Weak efficiency is when prices can no longer be predicted from past movements. If they can be, then people are not acting on that possibility, which means that the price does not accurately reflect information. Prices should follow a 'random walk', in which each future movement is a new event.
Semi-strong efficiency is when prices incorporate all publicly available information.
Strong efficiency is when prices incorporate all information.
If markets are semi-strong efficient, inside information is required to beat the market.
If markets are semi-strong efficient or better, then someone with incomplete knowledge (i.e a human) should trust the market price instead of his own estimate of the price. The problem with this is that the market price is accurate precisely because it is an average of everyone's estimates, and therefore incorporates the information these people know. If one person free-rides on this accuracy, nothing changes, but when it becomes widely accepted that the market is right, information is removed from the estimate, which also becomes much more chaotic as everyone clusters around believing that the 'true' value is very close to the quoted market price, ensuring that small actions can have big effects. This is a double effect of the clustering of people's estimates and the removal of information. It will no doubt be exacerbated by the tendency of those with estimates furthest from the market price to doubt their information the most. Humans have an inbuilt fallacy called 'anchoring' which contributes to this.

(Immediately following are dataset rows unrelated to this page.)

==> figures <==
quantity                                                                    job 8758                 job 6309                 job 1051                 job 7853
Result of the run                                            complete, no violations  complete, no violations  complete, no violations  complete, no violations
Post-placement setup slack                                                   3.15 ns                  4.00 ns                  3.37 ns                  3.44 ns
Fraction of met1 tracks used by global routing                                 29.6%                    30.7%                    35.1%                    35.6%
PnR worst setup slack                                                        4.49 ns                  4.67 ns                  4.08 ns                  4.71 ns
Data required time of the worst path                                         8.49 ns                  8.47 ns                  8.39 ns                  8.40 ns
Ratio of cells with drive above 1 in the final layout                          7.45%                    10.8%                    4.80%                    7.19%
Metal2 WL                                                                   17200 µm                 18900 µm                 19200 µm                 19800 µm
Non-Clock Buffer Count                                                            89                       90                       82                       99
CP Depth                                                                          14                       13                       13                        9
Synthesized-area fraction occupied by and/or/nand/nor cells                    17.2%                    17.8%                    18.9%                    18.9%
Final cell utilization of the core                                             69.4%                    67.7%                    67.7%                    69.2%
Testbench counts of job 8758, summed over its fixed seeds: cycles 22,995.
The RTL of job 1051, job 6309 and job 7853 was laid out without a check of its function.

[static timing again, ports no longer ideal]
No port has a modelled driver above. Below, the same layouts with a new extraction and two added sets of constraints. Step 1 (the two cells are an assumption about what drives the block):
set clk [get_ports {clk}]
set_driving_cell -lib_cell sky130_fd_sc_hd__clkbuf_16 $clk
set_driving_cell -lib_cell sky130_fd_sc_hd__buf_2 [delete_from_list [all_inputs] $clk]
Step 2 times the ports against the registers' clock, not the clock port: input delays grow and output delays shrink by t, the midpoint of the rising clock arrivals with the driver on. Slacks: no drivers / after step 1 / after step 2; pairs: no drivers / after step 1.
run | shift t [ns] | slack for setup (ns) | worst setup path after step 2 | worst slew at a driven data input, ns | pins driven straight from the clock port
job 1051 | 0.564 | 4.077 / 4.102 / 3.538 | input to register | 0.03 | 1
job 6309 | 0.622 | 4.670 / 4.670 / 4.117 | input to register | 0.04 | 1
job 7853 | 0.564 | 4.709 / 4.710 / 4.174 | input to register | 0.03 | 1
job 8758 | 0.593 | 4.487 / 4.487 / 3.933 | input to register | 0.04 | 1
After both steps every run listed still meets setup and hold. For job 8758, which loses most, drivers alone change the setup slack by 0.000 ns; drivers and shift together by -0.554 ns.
From an optimization exercise on the open Yosys and OpenROAD flow, aimed at small area; shortcuts taken in it are not production practice.
Function was checked by simulation only, so behaviour that the tests miss may differ from the original.
Power and IR drop assume default switching activity.

==> zinc: inputs <==
==> flow/design.v <==
`timescale 1ns/10ps
package prefetch_pkg;
	localparam int WORD_W = 32;
	localparam int NUM_REGS = 16;
	localparam int REG_IDX_W = 4;
	typedef logic [WORD_W-1:0] word_t;
	typedef logic [REG_IDX_W-1:0] reg_idx_t;
	localparam reg_idx_t SP_REG = 4'd13;
	localparam reg_idx_t FP_REG = 4'd11;
	localparam reg_idx_t SL_REG = 4'd10;
	localparam word_t OFS_ROW_CNT = 32'd4;
	localparam word_t OFS_ROW_PTR = 32'd8;
	localparam word_t OFS_ARG = 32'd16;
	localparam word_t OFS_REMAIN = 32'd20;
	localparam word_t OFS_COLIDX = 32'd4;
	localparam word_t OFS_ROWPTR = 32'd8;
	localparam word_t OFS_LIMIT = 32'd16;
	typedef enum logic [3:0] {
		ST_IDLE = 4'd0,
		ST_SETUP = 4'd1,
		ST_ROW_START = 4'd2,
		ST_INNER = 4'd3,
		ST_ROW_END = 4'd4,
		ST_NEXT_ROW = 4'd5,
		ST_COUNT_DOWN = 4'd6,
		ST_DONE = 4'd7
	} slice_state_e;
	typedef logic [2:0] step_t;
endpackage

Hence, if semi-strong or strong efficiency is accepted, it is rapidly lost by the free-rider problem of people taking advantage of the supposed information conveyed by the price. I have been told that this will be corrected by people who do know what is right taking the opportunity to make a profit, but this assumes that there is one person who knows accurately what the value is: the precise lack of which led to us creating the market in the first place. It also assumes that the market will self-correct. If there is a self-sustaining chaos, or movement away from the 'true' value, then any attempt to use knowledge will fail, being subject to chaos just like random bets.

Given this tendency of markets to degenerate to self-referential prices, there are two ways to beat the market: to use insider information in a semi-strong market, or to be lucky. In fact, if the market becomes self-referential, one can either invest in complex algorithms that predict human behaviour, in an attempt to understand how such self-referential human systems behave, or one can realise that the purpose of the market is no longer being served, and withdraw from it to start again.

Our big banks have, of course, gone for the complicated algorithm option.
So, why do we have hordes of speculators?

The solution would be to prevent the system being self-referential. We want a market that accumulates estimates and averages them, without these being biased by knowing the final result. We need to cut the feedback loop: the contributors to a market need to be blind to the price. That's a problem when the point of a market is to allow them to get a sensible and consistent price.
How else can we avoid the feedback loop that removes information? We can cut it through time, by delaying transactions until after bids, but delays come at a cost, and the next round in a continuous market will be affected by the last round no matter the timing.
In fact, we must tackle speculation itself: the ability to feed round the loop many times. We can't cut the loop perfectly, but if we make transactions cost, then following the loop round will incur a cost that will deter people who are not interested in what the market is for. This cost will hit legitimate users as well. We could also limit derivatives; these specifically refer to market price, and are therefore part of the self-referentiality of the market. Some are necessary, in order to deal with risk, but the freedom to overpower the market with them can disrupt the proper functioning of the market.
I would love to do a cost-benefit analysis of the liquidity added to the market for legitimate use weighed against the cost of greater market imperfection through self-reference. But sadly I don't know enough economics or maths.